Source: an optimization exercise on an open RTL-to-GDS flow (aim: small area, a short achievable clock period and few clock cycles). Production flows keep margins and buffers that such runs may drop. Function was checked by simulation only, so behaviour that the tests miss may differ from the original. Power is estimated from default activity; no workload was simulated.

// raster_core_multirow
module raster_core_multirow #(
   parameter int unsigned CORE_ID      = 3,
   parameter int unsigned NUM_ROWS     = 2,
   parameter int unsigned X_MAX        = 400,
   parameter int unsigned BRAM_LATENCY = 2,
   parameter logic [31:0] LAMBDA_ONE   = 32'h0001_0000,
   parameter int unsigned ADDR_W       = 10
) (
   input  logic              clk,
   input  logic              reset,
   input  logic              s_valid,
   input  logic [31:0]       s_data,
   output logic              s_ready,
   output logic              m_valid,
   input  logic              m_ready,
   output logic [15:0]       m_data,
   output logic              m_last,
   output logic              rch_en,
   output logic [ADDR_W-1:0] rch_addr,
   input  logic [31:0]       rch_data,
   output logic              wch_en,
   output logic [ADDR_W-1:0] wch_addr,
   output logic [31:0]       wch_data
);
Settings: LEC_CHECK=0, ABC_AREA=1, CAP_MARGIN=20, CORE_MARGIN=2, CORE_UTILIZATION=40, CTS_CLUSTER_DIAMETER=60, CTS_CLUSTER_SIZE=30, SETUP_SLACK_MARGIN=4.2, SLEW_MARGIN=20; clock period 8.0 ns.
run.sh (not shown) runs the stock make flow with config.mk's settings and CLKGATE_MAP_FILE= SYNTH_SCRIPT=/design/flow/synth_recipe.tcl, a recipe that flattens the netlist after the stock synthesis.
Testbench counts at the start, summed over its fixed seeds: cycles 84,243.
Then changed:
--- a/flow/design.v
+++ b/flow/design.v
@@ -73,20 +73,19 @@
    logic [31:0]       sum0, sum1;
    logic [15:0]       sumz;
    logic [NW-1:0]     n0, n1;
    logic [15:0]       nz;
    logic [31:0]       ns_s, ns_k;
    logic              fit0, fit1, neg0, neg1, sg0, sg1, ns_big;
    logic              cov, lbig, skip, jump, x_end;
    logic              step, issue, trans, wb_drop, wb_take;
    logic [ADDR_W-1:0] pix_addr;
-   logic              eng_free, s_ready_d, s_ready_q, clr, stall, fresh, rw, clr_adv;
-   logic              f1_q, f2_q, f3_q;   
+   logic              eng_free, s_ready_d, s_ready_q;
    function automatic logic [32:0] add33(input logic [32:0] a, input logic [32:0] b,
                                          input logic ci);
       logic [32:0] p, g, pp, gg, gn, pn;
       p = a ^ b;
       g = a & b;
       g[0] = g[0] | (p[0] & ci);
       pp = p;
       gg = g;
       for (int d = 1; d < 33; d = d * 2) begin
@@ -211,29 +210,24 @@
       {ns_s, ns_k} = csa3(l0_q, l1_q, {dxs_q, JSH'(0)});
       {fit0, neg0, sg0} = blk_step(l0_q, dx0_q);
       {fit1, neg1, sg1} = blk_step(l1_q, dx1_q);
       ns_big = gt_one(ns_s, ns_k);
       skip = (l0_q[31] && fit0 && neg0) ||
              (l1_q[31] && fit1 && neg1) ||
              (!l0_q[31] && !l1_q[31] && lbig && fit0 && fit1 && !sg0 && !sg1 && ns_big);
       x_end    = x_q >= 9'(X_MAX);
       jump     = in_rast && !x_end && skip;
-      step     = in_rast && !x_end && !skip && !stall;
+      step     = in_rast && !x_end && !skip;
       issue    = step && cov;
       trans    = in_rast && x_end && !row_q && f7_q;
       pix_addr = row_q ? ADDR_W'(x_q) + ADDR_W'(X_MAX) : ADDR_W'(x_q);
-      clr      = es_q == E_CLEAR;
-      stall    = clr && cov && pix_addr > ra_q;
-      fresh    = clr && pix_addr == ra_q;
-      eng_free = es_q != E_WB && !wbq_q;
+      eng_free = es_q == E_IDLE && !wbq_q;
       wb_drop  = es_q == E_WB && v3_q && m_valid_q && !m_ready;
-      rw       = v3_q && es_q != E_WB;           
-      clr_adv  = clr && (!v3_q || (issue && fresh));
       wb_take  = es_q == E_WB && v3_q && !wb_drop;
       s_ready_d = s_ready_q;
    end
    logic unused_d;
    assign unused_d = ^{rch_data[31:28], s_data[19:13]};
    mstate_t           ms_n;
    logic [3:0]        wcnt_n;
    logic              wbq_n;
    always_comb begin
@@ -300,24 +294,21 @@
          x_q   <= x_q + 9'd1;
       end
       dxs_q <= (32-JSH)'(add33(33'(dx0_q), 33'(dx1_q), 1'b0));
       zp1_q <= z_q;
       zp2_q <= zp1_q;
       zp3_q <= zp2_q;
       a2_q  <= rch_addr_q;
       a3_q  <= a2_q;
       rch_addr_q <= es_q != E_WB ? pix_addr : (wb_drop ? need_q : ra_q);
-      wch_addr_q <= rw ? a3_q : (es_q == E_WB ? need_q : ra_q);
-      wch_z_q  <= rw ? zp3_q : '0;
-      wch_id_q <= rw && (!f3_q || zp3_q != '0);
-      f1_q     <= issue && fresh;
-      f2_q     <= f1_q;
-      f3_q     <= f2_q;
+      wch_addr_q <= es_q == E_CLEAR ? ra_q : (es_q == E_WB ? need_q : a3_q);
+      wch_z_q  <= es_q == E_IDLE ? zp3_q : '0;
+      wch_id_q <= es_q == E_IDLE;
       if (wb_take) begin
          m_data_q <= {need_q >= ADDR_W'(X_MAX), rch_data[27:16]};
          m_last_q <= need_q == ADDR_W'(NPIX - 1);
       end
    end
    always_ff @(posedge clk) begin
       if (reset) begin
          ms_q      <= M_RX;
          es_q      <= E_CLEAR;
@@ -334,19 +325,19 @@
          v2_q      <= 1'b0;
          v3_q      <= 1'b0;
          m_valid_q <= 1'b0;
          rch_en_q  <= 1'b0;
          wch_en_q  <= 1'b0;
       end else begin
          v2_q     <= rch_en_q && !wb_drop;
          v3_q     <= v2_q && !wb_drop;
          rch_en_q <= issue;
-         wch_en_q <= rw && (f3_q || zp3_q > rch_data[15:0]);
+         wch_en_q <= v3_q && es_q == E_IDLE && zp3_q > rch_data[15:0];
          ms_q      <= ms_n;
          wcnt_q    <= wcnt_n;
          wbq_q     <= wbq_n;
          s_ready_q <= ms_n == M_RX && !(wcnt_n == 4'd0 && wbq_n);
          sw_q <= ms_q == M_PREP && (sw_q || prep_swap);
          swp_q <= ms_n == M_PREP && !(ms_q == M_PREP && (sw_q || prep_swap)) &&
                   a0_q <= 3'd1 && a1_q <= 3'd1 && az_q <= 2'd1 &&
                   !(acc && (wcnt_q == 4'd4 || wcnt_q == 4'd6 || wcnt_q == 4'd9));
          if (acc && wcnt_q == 4'd4)
@@ -359,27 +350,24 @@
             a1_q <= a1_q - 3'd1;
          if (acc && wcnt_q == 4'd9)
             az_q <= 2'd3;
          else if (az_q != '0)
             az_q <= az_q - 2'd1;
          if (m_valid_q && m_ready)
             m_valid_q <= 1'b0;
          case (es_q)
             E_CLEAR: begin
-               if (!v3_q && !(issue && fresh))
-                  wch_en_q <= 1'b1;
-               if (clr_adv) begin
-                  if (ra_q == ADDR_W'(NPIX - 1)) begin
-                     ra_q <= '0;
-                     es_q <= E_IDLE;
-                  end else begin
-                     ra_q <= ra_q + ADDR_W'(1);
-                  end
+               wch_en_q <= 1'b1;
+               if (ra_q == ADDR_W'(NPIX - 1)) begin
+                  ra_q <= '0;
+                  es_q <= E_IDLE;
+               end else begin
+                  ra_q <= ra_q + ADDR_W'(1);
                end
             end
             E_WB: begin
                if (wb_drop) begin
                   rch_en_q <= 1'b1;
                   ra_q     <= need_q + ADDR_W'(1);
                end else begin
                   if (v3_q) begin
                      m_valid_q <= 1'b1;
Result: The changed run passed the timing, design-rule and antenna checks; final area went down by a few percent; count of clock-buffer cells in the layout went down by 3; synthesized cell count went up by a few percent; worst hold slack is worse by 6.0 ps; utilization went down by 1.6 points.
Testbench counts after the change, summed over its fixed seeds: cycles 86,187.

* * *

Setup of the reference run:
The RTL this note starts from:
==> flow/design.v <==
module raster_core_multirow #(
   parameter int unsigned CORE_ID      = 3,
   parameter int unsigned NUM_ROWS     = 2,
   parameter int unsigned X_MAX        = 400,
   parameter int unsigned BRAM_LATENCY = 2,
   parameter logic [31:0] LAMBDA_ONE   = 32'h0001_0000,
   parameter int unsigned ADDR_W       = 10
) (
   input  logic              clk,
   input  logic              reset,
   input  logic              s_valid,
   input  logic [31:0]       s_data,
   output logic              s_ready,
   output logic              m_valid,
   input  logic              m_ready,
   output logic [15:0]       m_data,
   output logic              m_last,
   output logic              rch_en,
   output logic [ADDR_W-1:0] rch_addr,
   input  logic [31:0]       rch_data,
   output logic              wch_en,
   output logic [ADDR_W-1:0] wch_addr,
   output logic [31:0]       wch_data
);
   localparam int unsigned NPIX     = NUM_ROWS * X_MAX;
   localparam int unsigned ROW_BASE = CORE_ID * NUM_ROWS;
   localparam int unsigned JSH      = 5;             
   localparam int unsigned NW       = 32 + JSH + 1;  
   localparam int unsigned SW       = 8;             
   localparam int unsigned NSW      = 32 - SW;
   typedef enum logic [2:0] {
      M_RX,
      M_PREP,
      M_INIT,
      M_RAST,
      M_DRAIN
   } mstate_t;
   typedef enum logic [1:0] {
      E_IDLE,
      E_CLEAR,
      E_WB
   } estate_t;
   mstate_t           ms_q;
   estate_t           es_q;
   logic [3:0]        wcnt_q;
   logic [1:0]        pc_q;
   logic              f6_q, f7_q, row_q, wbq_q;
   logic [11:0]       id_q;
   logic [31:0]       l0_q, l1_q, dx0_q, dx1_q, r0_q, r1_q;
   logic [15:0]       z_q, dz_q, rz_q;
   logic [8:0]        x_q;
   logic [ADDR_W-1:0] ra_q, need_q;
   logic [31:0]       c0_q, c1_q;
   logic [15:0]       cz_q;
   logic              skb_q;    
   logic              pls_q;    
   logic              fb0_q, fb1_q;  
   logic              v2_q, v3_q;
   logic [15:0]       zp1_q, zp2_q, zp3_q;
   logic [ADDR_W-1:0] a2_q, a3_q;
   logic              s_ready_d;
   logic              m_valid_q, m_last_q;
   logic [12:0]       m_data_q;
   logic              rch_en_q, wch_en_q;
   logic [ADDR_W-1:0] rch_addr_q, wch_addr_q;
   logic [27:0]       wch_data_q;
   assign m_valid  = m_valid_q;
   assign m_data   = {3'(ROW_BASE >> 1), m_data_q[12:0]};
   assign m_last   = m_last_q;
   assign rch_en   = rch_en_q;
   assign rch_addr = rch_addr_q;
   assign wch_en   = wch_en_q;
   assign wch_addr = wch_addr_q;
   assign wch_data = {4'b0, wch_data_q};
   logic              p_first, p_second, p_third;
   logic [31:0]       op0, op1, sum0, sum1;
   logic [15:0]       opz, sumz;
   logic [NW-1:0]     n0, n1;
   logic [15:0]       nz;
   logic [NSW-1:0]    ns;
   logic              fit0, fit1, ns_big, skb_d, pls_d, pls_l;
   logic [32:0]       lsum;
   logic              cov, lbig, at_bnd, jump, seg_skip, to_bnd, x_end;
   logic [ADDR_W-1:0] pix_addr;
   logic              eng_free;
   always_comb begin
      p_first  = ms_q == M_PREP && pc_q == 2'd0;
      p_second = ms_q == M_PREP && pc_q == 2'd1;
      p_third  = ms_q == M_PREP && pc_q == 2'd2;
      op0 = p_first  ? {r0_q[29:0], 2'b0} :
            p_second ? {r0_q[30:0], 1'b0} :
            p_third  ? r0_q : dx0_q;
      op1 = p_first  ? {r1_q[29:0], 2'b0} :
            p_second ? {r1_q[30:0], 1'b0} :
            p_third  ? r1_q : dx1_q;
      opz = p_first  ? {rz_q[13:0], 2'b0} :
            p_second ? {rz_q[14:0], 1'b0} :
            p_third  ? rz_q : dz_q;
      sum0 = l0_q + op0;
      sum1 = l1_q + op1;
      sumz = z_q + opz;
      lsum = {1'b0, l0_q} + {1'b0, l1_q};
      lbig = lsum > {1'b0, LAMBDA_ONE};
      cov  = !l0_q[31] && !l1_q[31] && !lbig;
      n0 = {{{(JSH+1){c0_q[31]}}, c0_q[31:JSH]} + {dx0_q[31], dx0_q}, c0_q[JSH-1:0]};
      n1 = {{{(JSH+1){c1_q[31]}}, c1_q[31:JSH]} + {dx1_q[31], dx1_q}, c1_q[JSH-1:0]};
      nz = {cz_q[15:JSH] + dz_q[15-JSH:0], cz_q[JSH-1:0]};
      ns = NSW'($signed(c0_q[31:SW])) + NSW'($signed(c1_q[31:SW])) +
           NSW'($signed(dx0_q[31:SW-JSH])) + NSW'($signed(dx1_q[31:SW-JSH]));
      fit0   = n0[NW-1:31] == '0 || n0[NW-1:31] == '1;
      fit1   = n1[NW-1:31] == '0 || n1[NW-1:31] == '1;
      ns_big = ns > NSW'(LAMBDA_ONE >> SW) && ns < NSW'(-4);
      pls_l  = ms_q == M_INIT ? !l0_q[31] && !l1_q[31] && lbig : pls_q;
      skb_d = (c0_q[31] && fit0 && n0[NW-1]) ||
              (c1_q[31] && fit1 && n1[NW-1]) ||
              (pls_l && fit0 && fit1 && !n0[31] && !n1[31] && ns_big);
      pls_d = !n0[31] && !n1[31] && ns_big;
      seg_skip = (fb0_q && l0_q[31] && c0_q[31]) ||
                 (fb1_q && l1_q[31] && c1_q[31]) ||
                 (fb0_q && fb1_q && !l0_q[31] && !l1_q[31] && lbig && pls_q);
      at_bnd   = x_q[JSH-1:0] == '0;
      jump     = at_bnd ? skb_q : seg_skip;
      to_bnd   = jump || x_q[JSH-1:0] == '1;
      x_end    = x_q >= 9'(X_MAX);
      pix_addr = row_q ? ADDR_W'(x_q) + ADDR_W'(X_MAX) : ADDR_W'(x_q);
      eng_free = es_q == E_IDLE && !wbq_q;
      s_ready_d = ms_q == M_RX && !(wcnt_q == 4'd0 && wbq_q);
   end
   assign s_ready = s_ready_d;
   logic unused_d;
   assign unused_d = ^{rch_data[31:28], s_data[19:13], lsum[32]};
   always_ff @(posedge clk) begin
      if (reset) begin
         ms_q       <= M_RX;
         es_q       <= E_CLEAR;
         wcnt_q     <= '0;
         wbq_q      <= 1'b0;
         ra_q       <= '0;
         v2_q       <= 1'b0;
         v3_q       <= 1'b0;
         m_valid_q  <= 1'b0;
         rch_en_q   <= 1'b0;
         wch_en_q   <= 1'b0;
      end else begin
         rch_en_q <= 1'b0;
         wch_en_q <= 1'b0;
         v2_q     <= rch_en_q;
         v3_q     <= v2_q;
         zp2_q    <= zp1_q;
         zp3_q    <= zp2_q;
         a2_q     <= rch_addr_q;
         a3_q     <= a2_q;
         case (ms_q)
            M_RX: begin
               if (s_valid && s_ready_d) begin
                  case (wcnt_q)
                     4'd0: begin
                        id_q <= s_data[31:20];
                        f6_q <= !s_data[12] &&
                                s_data[5:0] <= 6'(ROW_BASE) &&
                                s_data[11:6] >= 6'(ROW_BASE);
                        f7_q <= !s_data[12] &&
                                s_data[5:0] <= 6'(ROW_BASE + 1) &&
                                s_data[11:6] >= 6'(ROW_BASE + 1);
                        if (s_data[12]) begin
                           if (es_q == E_IDLE) begin
                              es_q   <= E_WB;
                              ra_q   <= '0;
                              need_q <= '0;
                           end else begin
                              wbq_q <= 1'b1;
                           end
                        end
                     end
                     4'd1:    l0_q  <= s_data;
                     4'd2:    l1_q  <= s_data;
                     4'd3:    dx0_q <= s_data;
                     4'd4:    r0_q  <= s_data;
                     4'd5:    dx1_q <= s_data;
                     4'd6:    r1_q  <= s_data;
                     4'd7:    z_q   <= s_data[15:0];
                     4'd8:    dz_q  <= s_data[15:0];
                     default: rz_q  <= s_data[15:0];
                  endcase
                  if (wcnt_q == 4'd9) begin
                     wcnt_q <= '0;
                     if (f6_q || f7_q) begin
                        pc_q <= '0;
                        ms_q <= M_PREP;
                     end
                  end else begin
                     wcnt_q <= wcnt_q + 4'd1;
                  end
               end
            end
            M_PREP: begin
               if (p_first || p_second) begin
                  l0_q <= sum0;
                  l1_q <= sum1;
                  z_q  <= sumz;
                  pc_q <= pc_q + 2'd1;
               end else if (p_third) begin
                  r0_q <= sum0;
                  r1_q <= sum1;
                  rz_q <= sumz;
                  c0_q <= l0_q;
                  c1_q <= l1_q;
                  cz_q <= z_q;
                  pc_q <= 2'd3;
               end else if (eng_free) begin
                  row_q <= 1'b0;
                  if (f6_q) begin
                     x_q  <= '0;
                     ms_q <= M_INIT;
                  end else begin
                     x_q  <= 9'(X_MAX);
                     ms_q <= M_RAST;
                  end
               end
            end
            M_INIT: begin
               skb_q <= skb_d;
               pls_q <= pls_d;
               fb0_q <= fit0;
               fb1_q <= fit1;
               c0_q  <= n0[31:0];
               c1_q  <= n1[31:0];
               cz_q  <= nz;
               ms_q  <= M_RAST;
            end
            M_RAST: begin
               if (x_end) begin
                  if (!row_q && f7_q) begin
                     row_q <= 1'b1;
                     x_q   <= '0;
                     l0_q  <= r0_q;
                     l1_q  <= r1_q;
                     z_q   <= rz_q;
                     c0_q  <= r0_q;
                     c1_q  <= r1_q;
                     cz_q  <= rz_q;
                     ms_q  <= M_INIT;
                  end else begin
                     ms_q <= M_DRAIN;
                  end
               end else begin
                  skb_q <= skb_d;
                  if (to_bnd) begin
                     pls_q <= pls_d;
                     fb0_q <= fit0;
                     fb1_q <= fit1;
                     c0_q  <= n0[31:0];
                     c1_q  <= n1[31:0];
                     cz_q  <= nz;
                  end
                  if (jump) begin
                     x_q  <= {x_q[8:JSH] + 4'd1, JSH'(0)};
                     l0_q <= c0_q;
                     l1_q <= c1_q;
                     z_q  <= cz_q;
                  end else begin
                     x_q  <= x_q + 9'd1;
                     l0_q <= sum0;
                     l1_q <= sum1;
                     z_q  <= sumz;
                     if (cov) begin
                        rch_en_q   <= 1'b1;
                        rch_addr_q <= pix_addr;
                        zp1_q      <= z_q;
                     end
                  end
               end
            end
            default: begin    
               if (!rch_en_q && !v2_q)
                  ms_q <= M_RX;
            end
         endcase
         if (v3_q && es_q != E_WB) begin
            wch_en_q   <= zp3_q > rch_data[15:0];
            wch_addr_q <= a3_q;
            wch_data_q <= {id_q, zp3_q};
         end
         if (m_valid_q && m_ready)
            m_valid_q <= 1'b0;
         case (es_q)
            E_CLEAR: begin
               wch_en_q   <= 1'b1;
               wch_addr_q <= ra_q;
               wch_data_q <= '0;
               if (ra_q == ADDR_W'(NPIX - 1)) begin
                  ra_q <= '0;
                  if (wbq_q) begin
                     wbq_q  <= 1'b0;
                     need_q <= '0;
                     es_q   <= E_WB;
                  end else begin
                     es_q <= E_IDLE;
                  end
               end else begin
                  ra_q <= ra_q + ADDR_W'(1);
               end
            end
            E_WB: begin
               if (v3_q && m_valid_q && !m_ready) begin
                  v2_q       <= 1'b0;
                  v3_q       <= 1'b0;
                  rch_en_q   <= 1'b1;
                  rch_addr_q <= need_q;
                  ra_q       <= need_q + ADDR_W'(1);
               end else begin
                  if (v3_q) begin
                     m_valid_q  <= 1'b1;
                     m_data_q   <= {need_q >= ADDR_W'(X_MAX), rch_data[27:16]};
                     m_last_q   <= need_q == ADDR_W'(NPIX - 1);
                     wch_en_q   <= 1'b1;
                     wch_addr_q <= need_q;
                     wch_data_q <= '0;
                     need_q     <= need_q + ADDR_W'(1);
                     if (need_q == ADDR_W'(NPIX - 1)) begin
                        ra_q <= '0;
                        if (wbq_q) begin
                           wbq_q  <= 1'b0;
                           need_q <= '0;
                        end else begin
                           es_q <= E_IDLE;
                        end
                     end
                  end
                  if (ra_q < ADDR_W'(NPIX)) begin
                     rch_en_q   <= 1'b1;
                     rch_addr_q <= ra_q;
                     ra_q       <= ra_q + ADDR_W'(1);
                  end
               end
            end
            default: ;
         endcase
      end
   end
endmodule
____________
▶ **Problem**
Transcribe the records above exactly, beginning at the line that contains "rz_q : dz_q;" and ending with the line that contains "x_q[JSH-1:0] == '1;", both included, and nothing else.

▶ **Written solution**
            p_third  ? rz_q : dz_q;
      sum0 = l0_q + op0;
      sum1 = l1_q + op1;
      sumz = z_q + opz;
      lsum = {1'b0, l0_q} + {1'b0, l1_q};
      lbig = lsum > {1'b0, LAMBDA_ONE};
      cov  = !l0_q[31] && !l1_q[31] && !lbig;
      n0 = {{{(JSH+1){c0_q[31]}}, c0_q[31:JSH]} + {dx0_q[31], dx0_q}, c0_q[JSH-1:0]};
      n1 = {{{(JSH+1){c1_q[31]}}, c1_q[31:JSH]} + {dx1_q[31], dx1_q}, c1_q[JSH-1:0]};
      nz = {cz_q[15:JSH] + dz_q[15-JSH:0], cz_q[JSH-1:0]};
      ns = NSW'($signed(c0_q[31:SW])) + NSW'($signed(c1_q[31:SW])) +
           NSW'($signed(dx0_q[31:SW-JSH])) + NSW'($signed(dx1_q[31:SW-JSH]));
      fit0   = n0[NW-1:31] == '0 || n0[NW-1:31] == '1;
      fit1   = n1[NW-1:31] == '0 || n1[NW-1:31] == '1;
      ns_big = ns > NSW'(LAMBDA_ONE >> SW) && ns < NSW'(-4);
      pls_l  = ms_q == M_INIT ? !l0_q[31] && !l1_q[31] && lbig : pls_q;
      skb_d = (c0_q[31] && fit0 && n0[NW-1]) ||
              (c1_q[31] && fit1 && n1[NW-1]) ||
              (pls_l && fit0 && fit1 && !n0[31] && !n1[31] && ns_big);
      pls_d = !n0[31] && !n1[31] && ns_big;
      seg_skip = (fb0_q && l0_q[31] && c0_q[31]) ||
                 (fb1_q && l1_q[31] && c1_q[31]) ||
                 (fb0_q && fb1_q && !l0_q[31] && !l1_q[31] && lbig && pls_q);
      at_bnd   = x_q[JSH-1:0] == '0;
      jump     = at_bnd ? skb_q : seg_skip;
      to_bnd   = jump || x_q[JSH-1:0] == '1;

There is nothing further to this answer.